Ask most developers what their favourite programming language is, and JavaScript isn’t likely to be near the top.

As far back as six years ago, Scott Hanselman, vice president of developer community at Microsoft, was saying “JavaScript is not the language we deserve but it is the language we have.” Hanselman told LeadDev that it’s an assessment he stands by today.

The most recent Stack Overflow survey suggests that while 62% of devs use JavaScript, just 58% say they admire it, compared to 82% of Rust users, or 68% with Python.

Now there are efforts to change the narrative. During a meeting of the committee that oversees JavaScript’s specification globally, a group led by Google staff software engineer Shu-yu Guo proposed splitting JavaScript in two, supported by developers from Mozilla, Apple, Moddable, and Sony. 

The core version, which the proposal calls JSO, would be implemented by runtime engines, while another variant – called JSSugar – would include more features that require third-party compiling tools to run.

The principle is to try and leave the core JavaScript (or JSO) alone in an effort to reduce complexity and lower the risk of something going wrong. This way, more experimental feature development can happen through tooling and not the core. “Complexity belongs at the edges. Foundational tech ought to be simple,” as the presentation put it.

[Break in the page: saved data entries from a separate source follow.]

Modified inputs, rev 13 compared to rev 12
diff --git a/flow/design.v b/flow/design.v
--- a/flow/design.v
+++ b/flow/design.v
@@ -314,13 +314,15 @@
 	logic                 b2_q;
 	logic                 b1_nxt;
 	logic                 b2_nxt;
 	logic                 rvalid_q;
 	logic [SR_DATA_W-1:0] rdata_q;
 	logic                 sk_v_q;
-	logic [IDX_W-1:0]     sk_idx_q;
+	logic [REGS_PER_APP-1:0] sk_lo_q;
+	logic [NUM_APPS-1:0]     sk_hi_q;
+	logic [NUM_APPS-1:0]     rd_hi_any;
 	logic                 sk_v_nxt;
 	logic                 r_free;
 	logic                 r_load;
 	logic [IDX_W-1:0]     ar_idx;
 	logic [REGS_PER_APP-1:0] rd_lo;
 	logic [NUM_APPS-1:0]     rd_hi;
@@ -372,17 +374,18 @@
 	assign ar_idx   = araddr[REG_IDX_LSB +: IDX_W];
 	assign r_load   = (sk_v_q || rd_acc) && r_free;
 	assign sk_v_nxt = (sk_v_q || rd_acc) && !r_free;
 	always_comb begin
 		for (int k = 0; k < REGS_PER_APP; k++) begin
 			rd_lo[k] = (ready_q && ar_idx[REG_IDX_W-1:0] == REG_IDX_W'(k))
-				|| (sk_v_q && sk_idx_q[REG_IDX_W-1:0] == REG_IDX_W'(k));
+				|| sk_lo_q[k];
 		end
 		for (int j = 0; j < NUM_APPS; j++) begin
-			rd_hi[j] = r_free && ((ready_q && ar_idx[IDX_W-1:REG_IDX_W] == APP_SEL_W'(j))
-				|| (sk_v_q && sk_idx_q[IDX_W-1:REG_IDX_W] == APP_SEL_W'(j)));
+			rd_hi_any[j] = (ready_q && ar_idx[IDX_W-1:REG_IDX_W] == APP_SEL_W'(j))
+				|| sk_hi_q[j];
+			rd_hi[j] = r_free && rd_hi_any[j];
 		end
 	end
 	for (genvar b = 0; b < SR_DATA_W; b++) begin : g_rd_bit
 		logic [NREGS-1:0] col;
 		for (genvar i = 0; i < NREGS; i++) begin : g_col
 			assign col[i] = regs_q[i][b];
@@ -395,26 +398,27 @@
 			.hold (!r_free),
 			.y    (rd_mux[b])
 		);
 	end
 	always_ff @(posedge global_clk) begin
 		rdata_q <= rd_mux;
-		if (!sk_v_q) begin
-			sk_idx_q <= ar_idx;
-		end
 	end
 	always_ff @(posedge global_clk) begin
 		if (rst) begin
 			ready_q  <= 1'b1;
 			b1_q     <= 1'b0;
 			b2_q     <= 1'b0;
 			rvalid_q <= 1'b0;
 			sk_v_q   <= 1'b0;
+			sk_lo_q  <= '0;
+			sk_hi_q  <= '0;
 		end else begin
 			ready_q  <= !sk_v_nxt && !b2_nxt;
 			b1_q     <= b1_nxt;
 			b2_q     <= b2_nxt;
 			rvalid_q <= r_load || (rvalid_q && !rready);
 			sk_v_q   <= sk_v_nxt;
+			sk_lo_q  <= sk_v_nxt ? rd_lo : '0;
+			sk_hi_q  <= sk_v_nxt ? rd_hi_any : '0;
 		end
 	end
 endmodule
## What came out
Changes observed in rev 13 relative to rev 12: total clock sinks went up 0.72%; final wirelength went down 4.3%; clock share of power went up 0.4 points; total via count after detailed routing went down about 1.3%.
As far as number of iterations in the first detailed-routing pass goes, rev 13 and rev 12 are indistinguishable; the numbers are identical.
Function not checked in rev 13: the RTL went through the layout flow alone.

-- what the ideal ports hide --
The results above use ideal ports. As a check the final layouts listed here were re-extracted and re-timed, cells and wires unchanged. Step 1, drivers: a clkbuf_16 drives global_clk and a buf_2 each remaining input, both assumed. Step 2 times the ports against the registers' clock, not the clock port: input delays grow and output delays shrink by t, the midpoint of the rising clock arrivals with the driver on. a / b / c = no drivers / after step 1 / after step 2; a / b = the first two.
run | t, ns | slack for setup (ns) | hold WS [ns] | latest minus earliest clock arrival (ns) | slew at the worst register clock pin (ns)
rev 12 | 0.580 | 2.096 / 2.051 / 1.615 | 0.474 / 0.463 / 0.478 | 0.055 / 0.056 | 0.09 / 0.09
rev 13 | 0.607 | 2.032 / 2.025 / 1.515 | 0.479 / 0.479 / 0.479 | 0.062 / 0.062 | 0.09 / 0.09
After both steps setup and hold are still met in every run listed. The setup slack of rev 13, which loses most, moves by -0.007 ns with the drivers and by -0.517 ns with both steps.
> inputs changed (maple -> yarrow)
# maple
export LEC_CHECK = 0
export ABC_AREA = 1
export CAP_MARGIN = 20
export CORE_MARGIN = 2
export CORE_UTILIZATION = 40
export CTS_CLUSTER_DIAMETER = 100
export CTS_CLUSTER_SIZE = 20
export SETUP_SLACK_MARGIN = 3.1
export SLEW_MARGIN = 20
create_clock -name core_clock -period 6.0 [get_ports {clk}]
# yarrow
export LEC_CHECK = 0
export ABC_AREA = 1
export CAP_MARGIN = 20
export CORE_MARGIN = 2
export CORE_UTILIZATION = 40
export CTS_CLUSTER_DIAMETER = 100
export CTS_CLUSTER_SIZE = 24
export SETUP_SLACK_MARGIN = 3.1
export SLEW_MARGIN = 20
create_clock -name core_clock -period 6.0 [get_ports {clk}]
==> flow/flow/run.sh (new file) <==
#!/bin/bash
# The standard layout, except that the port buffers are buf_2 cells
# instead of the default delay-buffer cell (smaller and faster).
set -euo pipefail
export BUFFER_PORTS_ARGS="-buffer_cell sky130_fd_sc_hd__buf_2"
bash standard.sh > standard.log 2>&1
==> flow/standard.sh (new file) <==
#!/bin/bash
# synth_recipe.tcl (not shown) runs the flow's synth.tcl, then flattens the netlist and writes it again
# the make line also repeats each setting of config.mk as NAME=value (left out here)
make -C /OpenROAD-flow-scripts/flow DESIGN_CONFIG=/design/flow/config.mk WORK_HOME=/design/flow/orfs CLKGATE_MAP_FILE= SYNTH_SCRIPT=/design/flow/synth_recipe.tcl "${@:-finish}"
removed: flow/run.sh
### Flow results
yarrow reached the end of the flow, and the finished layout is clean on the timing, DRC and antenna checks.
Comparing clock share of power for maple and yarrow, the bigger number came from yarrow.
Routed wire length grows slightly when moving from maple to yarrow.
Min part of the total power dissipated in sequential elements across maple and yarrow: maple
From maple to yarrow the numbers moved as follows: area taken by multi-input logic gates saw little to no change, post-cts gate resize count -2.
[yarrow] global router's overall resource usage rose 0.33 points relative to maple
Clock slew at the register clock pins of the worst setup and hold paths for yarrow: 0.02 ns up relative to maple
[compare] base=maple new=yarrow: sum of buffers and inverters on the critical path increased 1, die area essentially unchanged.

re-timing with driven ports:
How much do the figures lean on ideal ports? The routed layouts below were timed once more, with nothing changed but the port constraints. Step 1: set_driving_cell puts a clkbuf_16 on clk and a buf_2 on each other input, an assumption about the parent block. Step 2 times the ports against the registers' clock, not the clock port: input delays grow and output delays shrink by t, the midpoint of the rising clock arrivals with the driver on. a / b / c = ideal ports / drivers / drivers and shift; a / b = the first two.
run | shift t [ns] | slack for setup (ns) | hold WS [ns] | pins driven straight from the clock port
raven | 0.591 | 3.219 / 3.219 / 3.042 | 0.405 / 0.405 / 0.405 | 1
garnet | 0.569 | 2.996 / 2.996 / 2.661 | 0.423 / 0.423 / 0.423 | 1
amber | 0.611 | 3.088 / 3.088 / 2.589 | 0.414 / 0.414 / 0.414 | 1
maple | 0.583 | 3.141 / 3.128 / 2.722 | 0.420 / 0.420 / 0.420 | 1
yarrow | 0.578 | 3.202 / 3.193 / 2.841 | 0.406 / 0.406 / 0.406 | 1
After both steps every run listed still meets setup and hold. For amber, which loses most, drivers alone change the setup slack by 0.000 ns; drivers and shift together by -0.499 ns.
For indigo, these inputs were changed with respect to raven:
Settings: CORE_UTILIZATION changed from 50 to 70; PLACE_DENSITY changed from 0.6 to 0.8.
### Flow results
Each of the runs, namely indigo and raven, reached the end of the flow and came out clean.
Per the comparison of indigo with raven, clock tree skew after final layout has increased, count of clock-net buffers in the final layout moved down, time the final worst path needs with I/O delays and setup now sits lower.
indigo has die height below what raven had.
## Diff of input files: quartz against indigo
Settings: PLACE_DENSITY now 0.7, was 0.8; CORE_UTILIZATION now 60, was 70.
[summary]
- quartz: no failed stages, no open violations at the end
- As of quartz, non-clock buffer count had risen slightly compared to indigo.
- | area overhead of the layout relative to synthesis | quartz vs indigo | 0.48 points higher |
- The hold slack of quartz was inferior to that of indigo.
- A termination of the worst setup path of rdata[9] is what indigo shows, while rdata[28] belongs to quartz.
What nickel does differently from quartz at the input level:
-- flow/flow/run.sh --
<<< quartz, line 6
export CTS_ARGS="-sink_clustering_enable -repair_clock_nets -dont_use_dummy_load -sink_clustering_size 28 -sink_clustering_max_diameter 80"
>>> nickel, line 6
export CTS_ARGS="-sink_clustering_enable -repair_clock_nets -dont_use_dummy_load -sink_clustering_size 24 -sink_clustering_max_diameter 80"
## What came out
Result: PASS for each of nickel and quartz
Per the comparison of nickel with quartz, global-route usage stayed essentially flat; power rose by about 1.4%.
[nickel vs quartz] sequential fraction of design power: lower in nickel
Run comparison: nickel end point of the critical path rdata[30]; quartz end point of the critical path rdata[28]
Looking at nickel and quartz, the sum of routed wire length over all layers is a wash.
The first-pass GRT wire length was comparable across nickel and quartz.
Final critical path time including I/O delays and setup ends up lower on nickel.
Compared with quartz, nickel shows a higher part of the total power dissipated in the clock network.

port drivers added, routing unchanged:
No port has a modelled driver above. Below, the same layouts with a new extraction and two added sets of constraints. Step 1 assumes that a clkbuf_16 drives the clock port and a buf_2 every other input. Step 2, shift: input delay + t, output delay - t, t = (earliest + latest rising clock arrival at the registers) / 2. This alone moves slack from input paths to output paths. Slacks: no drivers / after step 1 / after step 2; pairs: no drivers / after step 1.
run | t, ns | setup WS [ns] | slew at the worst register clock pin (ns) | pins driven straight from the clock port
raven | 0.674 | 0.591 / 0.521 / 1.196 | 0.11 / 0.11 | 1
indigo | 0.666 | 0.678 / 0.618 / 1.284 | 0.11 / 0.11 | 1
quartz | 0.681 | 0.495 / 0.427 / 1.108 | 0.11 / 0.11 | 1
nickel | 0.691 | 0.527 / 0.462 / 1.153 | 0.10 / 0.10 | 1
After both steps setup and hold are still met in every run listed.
From an optimization exercise on the open Yosys and OpenROAD flow, aimed at small area; shortcuts taken in it are not production practice. Function was checked by simulation only, so behaviour that the tests miss may differ from the original. Power and IR drop assume default switching activity.

==> module freq_div_channel, before the edit <==
module freq_div_channel
#(
    parameter int unsigned CNT_W      = freq_div_pkg::CNT_W_DEF,
    parameter int unsigned DEF_PERIOD = 2,
    parameter int unsigned DEF_HIGH   = 1
) (
    input  logic             i_clk,
    input  logic             i_rst_n,
    input  logic             i_enable,
    input  logic             i_load,
    input  logic             i_sync,
    input  logic [CNT_W-1:0] i_period,
    input  logic [CNT_W-1:0] i_high,
    output logic             o_clk,
    output logic             o_tick,
    output logic             o_pending
);
    logic             run_q;       
    logic             pend_q;      
    logic             use_stg_q;   
    logic             dflt_q;      
    logic             clk_q, clk_d;
    logic             tick_q;
    logic [CNT_W-1:0] ncnt1_q;     
    logic [CNT_W-1:0] act_per_q;
    logic [CNT_W-1:0] act_high_q;
    logic             act_hz_q;    
    logic [CNT_W-1:0] stg_per_q;
    logic [CNT_W-1:0] stg_high_q;
    logic             stg_hz_q;    
    logic             stg_h1_q;    
    logic [CNT_W-1:0] ncnt1_dec;
    logic [CNT_W:0]   cnt_bw;      
    logic [CNT_W-1:0] per_eff;
    logic             in_hz, in_h1;
    logic             wrap;
    logic             bnd;
    logic             apply;
    logic             take_new;
    logic             new_hz;
    always_comb begin
        cnt_bw[0] = 1'b1;
        for (int i = 0; i < CNT_W; i++) begin
            ncnt1_dec[i] = ncnt1_q[i] ^ cnt_bw[i];
            cnt_bw[i+1]  = !ncnt1_q[i] && cnt_bw[i];
        end
        per_eff  = CNT_W'(freq_div_pkg::clamp_period(freq_div_pkg::MAX_CNT_W'(act_per_q)));
        wrap     = dflt_q ? !ncnt1_q[1] : ((per_eff & ncnt1_q) == '0);
        bnd      = !run_q || wrap || i_sync;
        apply    = !i_enable || bnd;
        take_new = apply && (i_load || pend_q);
        in_hz    = (i_high == CNT_W'(0));
        in_h1    = (i_high == CNT_W'(1));
        if (i_load && apply)
            new_hz = in_hz;
        else if (pend_q || use_stg_q)
            new_hz = stg_hz_q;
        else
            new_hz = act_hz_q && !dflt_q;
        if (!i_enable)
            clk_d = 1'b0;
        else if (bnd)
            clk_d = !new_hz;
        else if (use_stg_q)
            clk_d = clk_q && !stg_h1_q;           
        else if (dflt_q)
            clk_d = 1'b0;                         
        else
            clk_d = clk_q && ((act_high_q & ncnt1_q) != '0);
    end
    always_ff @(posedge i_clk or negedge i_rst_n) begin
        if (!i_rst_n) begin
            run_q     <= 1'b0;
            pend_q    <= 1'b0;
            use_stg_q <= 1'b0;
            dflt_q    <= 1'b1;
            clk_q     <= 1'b0;
            tick_q    <= 1'b0;
        end else begin
            run_q     <= i_enable;
            pend_q    <= i_enable && !bnd && (i_load || pend_q);
            use_stg_q <= take_new;
            dflt_q    <= dflt_q && !take_new;
            clk_q     <= clk_d;
            tick_q    <= i_enable && bnd;
        end
    end
    always_ff @(posedge i_clk) begin
        ncnt1_q <= bnd ? {{(CNT_W-1){1'b1}}, 1'b0} : ncnt1_dec;
        if (i_load) begin
            stg_per_q  <= i_period;
            stg_high_q <= i_high;
            stg_hz_q   <= in_hz;
            stg_h1_q   <= in_h1;
        end
        if (use_stg_q) begin
            act_per_q  <= stg_per_q;
            act_high_q <= stg_high_q;
            act_hz_q   <= stg_hz_q;
        end
    end
    assign o_clk     = clk_q;
    assign o_tick    = tick_q;
    assign o_pending = pend_q;
endmodule
Settings: LEC_CHECK=0, CAP_MARGIN=20, CORE_MARGIN=2, CORE_UTILIZATION=60, SLEW_MARGIN=20; clock period 7.0 ns.
standard.sh (not shown) runs the stock make flow with config.mk's settings and CLKGATE_MAP_FILE= SYNTH_SCRIPT=/design/flow/synth_recipe.tcl, a recipe that flattens the netlist after the stock synthesis.
==> flow/flow/run.sh <==
#!/bin/bash
# Layout flow: the standard ORFS flow, with two changes to how the
# layout is built:
#  - port buffers use the smallest buffer cell (every port is still buffered);
#  - clock tree synthesis uses clkbuf_16 leaf clusters of at most 25 sinks
#    and adds no dummy loads.
# Each tool's full output goes to a log file in the work folder.
set -euo pipefail
export BUFFER_PORTS_ARGS="-buffer_cell sky130_fd_sc_hd__buf_1"
export CTS_ARGS="-sink_clustering_enable -repair_clock_nets -dont_use_dummy_load -buf_list sky130_fd_sc_hd__clkbuf_16 -sink_clustering_size 25 -sink_clustering_max_diameter 100"
bash standard.sh synth > synth.log 2>&1
bash standard.sh finish > layout.log 2>&1
The first run completed with no timing, DRC or antenna violations.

The engineers proposing this new path forward see it as a pragmatic way of solving issues around reliability and bloat, while keeping the option available for those who want to add elements.

Industry reaction

Not everyone is convinced. Developer LD Hasson is opposed to the idea because it puts more power in the hands of tooling providers like Typescript, Babel, React, and Npm. “The moment the tooling ecosystem blossomed is the moment JS complexity went out of hand,” he wrote on X. “There has to be a tool-less vanilla JS that is competent to address the challenges of app development today.” 

Compared to another language like CSS, JavaScript hasn’t split out its core language features and libraries, creating some of the issues developers face today. “I think JavaScript did not do a good job in separating the two,” Hasson told LeadDev.

The reliance on third-party tools also has open source developer Pierre Joye feeling worried. Such a move is “the opposite direction” of what he would like to see from JavaScript, he shared on X. Instead, he wants “a very fast, stable, core standardize[d] language, [and] single runtime standard.”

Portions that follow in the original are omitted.